Description of the task: Whenever a line in the data contains "constraint", show that line.

(Items listed in a dataset)
►

`config.mk`:
```
export PLATFORM = sky130hd
export DESIGN_NAME = serial_subtractor
export DESIGN_NICKNAME = d
export VERILOG_FILES = /design/src/rtl/serial_subtractor_pkg.sv /design/src/rtl/full_subtractor.sv /design/src/rtl/serial_subtractor.sv
export SDC_FILE = /design/constraint.sdc
export NUM_CORES = 1
export LEC_CHECK = 0
export CORE_UTILIZATION = 50
export CTS_BUF_LIST = sky130_fd_sc_hd__clkbuf_4 sky130_fd_sc_hd__clkbuf_8
export CTS_CLUSTER_SIZE = 12
export DETAILED_ROUTE_END_ITERATION = 16
export GPL_TIMING_DRIVEN = 0
export PLACE_DENSITY = 0.77
export REMOVE_ABC_BUFFERS = 1
export SLEW_MARGIN = 15
export SYNTH_ARGS = -nofsm -noshare
export SYNTH_HDL_FRONTEND = slang
export SYNTH_SLANG_ARGS = --single-unit
```
`constraint.sdc`:
```
create_clock -name clk -period 2.3 [get_ports clk]
set_clock_uncertainty 0.15 [all_clocks]
set_input_delay 0.46 -clock clk [delete_from_list [all_inputs] [get_ports clk]]
set_output_delay 0.46 -clock clk [all_outputs]
set_load 0.02 [all_outputs]
```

◄

Result below:
export SDC_FILE = /design/constraint.sdc
`constraint.sdc`:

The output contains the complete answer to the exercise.